The Social Network You Aren't Good Enough to Join  - edw519
http://www.appscout.com/2008/01/inside_the_exclusive_diamond_l.php

======
tlrobinson
Also, ASmallWorld:
<http://www.nytimes.com/2007/09/06/fashion/06smallworld.html>

_"I need to rent 20 very luxury sports cars for an event in Switzerland on the
6th September," a member wrote recently on the Forum, aSmallWorld's popular
nucleus. "The cars should be: Maserati -- Ferrari -- Lamborghini -- Aston
Martin ONLY!"

Another announced: "If anyone is looking for a private island, I now have one
available for purchase in Fiji."_

------
icky
It's brilliant!

Squeeze recurring revenues right out of people's egos! :D

------
mattmaroon
I wouldn't want to join any social network that would have me as a member.

------
wozer
Very rich people are boring. They don't have ambitions.

------
lisper
It's a meat market.

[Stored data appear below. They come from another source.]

This is an optimization exercise on Yosys and OpenROAD, whose aim is small area and a short achievable clock period, not a production implementation.
No functional check of the RTL was part of any run shown here.
No activity file was given, so power comes from the tool's default toggle rates.

==> flow/design.v (outline; a module is shown in full before it is edited, if it fits) <==
// module mul8: 14 lines
// module mul16: 1095 lines
// module mul16_fa: 4 lines
// module mul16_cpa: 185 lines
// module mul16_xnor: 3 lines
module mul16(
    input clk,
    input logic[15:0] a,
    input logic[15:0] b,
    output logic[31:0] r
);
  // ...
==> flow/flow/run.sh <==
#!/bin/bash
set -uo pipefail
here=$(pwd)
export BUFFER_PORTS_ARGS="-buffer_cell sky130_fd_sc_hd__buf_4"
export PRE_RESIZE_TCL="$here/flow/outbuf.tcl"
bash standard.sh > standard.log 2>&1
==> flow/flow/outbuf.tcl <==
# Sourced by ORFS's resize.tcl before repair_design: the buffer that buffer_ports put on
# each output port becomes a sky130_fd_sc_hd__buf_1.
set n 0
foreach port [get_ports -filter "direction==output"] {
  set net [get_nets [get_full_name $port]]
  foreach pin [get_pins -of_objects $net -filter "direction==output"] {
    set inst [get_cells -of_objects $pin]
    if {[get_property $inst ref_name] eq "sky130_fd_sc_hd__buf_4"} {
      replace_cell $inst sky130_fd_sc_hd__buf_1
      incr n
    }
  }
}
puts "outbuf.tcl: $n output buffers made buf_1"
==> flow/standard.sh <==
#!/bin/bash
# synth_recipe.tcl (not shown) runs the flow's synth.tcl, then flattens the netlist and writes it again
# the make line also repeats each setting of config.mk as NAME=value (left out here)
make -C /OpenROAD-flow-scripts/flow DESIGN_CONFIG=/design/flow/config.mk WORK_HOME=/design/flow/orfs CLKGATE_MAP_FILE= SYNTH_SCRIPT=/design/flow/synth_recipe.tcl "${@:-finish}"
==> flow/config.mk <==
export PLATFORM = sky130hd
export DESIGN_NAME = mul16
export DESIGN_NICKNAME = mul16
export VERILOG_FILES = /design/flow/design.v
export SDC_FILE = /design/flow/constraint.sdc
export NUM_CORES = 4
export LEC_CHECK = 0
export CAP_MARGIN = 20
export CORE_MARGIN = 2
export CORE_UTILIZATION = 40
export CTS_BUF_LIST = sky130_fd_sc_hd__clkbuf_8
export CTS_CLUSTER_SIZE = 12
export SETUP_SLACK_MARGIN = 2.0
export SLEW_MARGIN = 20
export SYNTH_HIERARCHICAL = 1
export SYNTH_MINIMUM_KEEP_SIZE = 0
==> flow/constraint.sdc <==
create_clock -name core_clock -period 5.5 [get_ports {clk}]
set_input_delay 1.1000 -clock core_clock [delete_from_list [all_inputs] [get_ports {clk}]]
set_output_delay 1.1000 -clock core_clock [all_outputs]
set_load 0.01 [all_outputs]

I applied (out of intellectual curiosity) and got in, but
decided not to actually go through with it when I learned that birthday, age,
height and "build" (choices are "slim", "athletic", "average" and "curvy") are
required information before you can activate your account.

------
almost
wow, how tacky

Interesting to see if the cartmanland marketing works though :p

------
bprater
$50/mo, that's all?

------
tptacek
I've gotta assume any publication that could write a positive review of this
thing has to be pay-for-play.

------
noonespecial
The social network that once you're 'good enough' to join, you won't want to.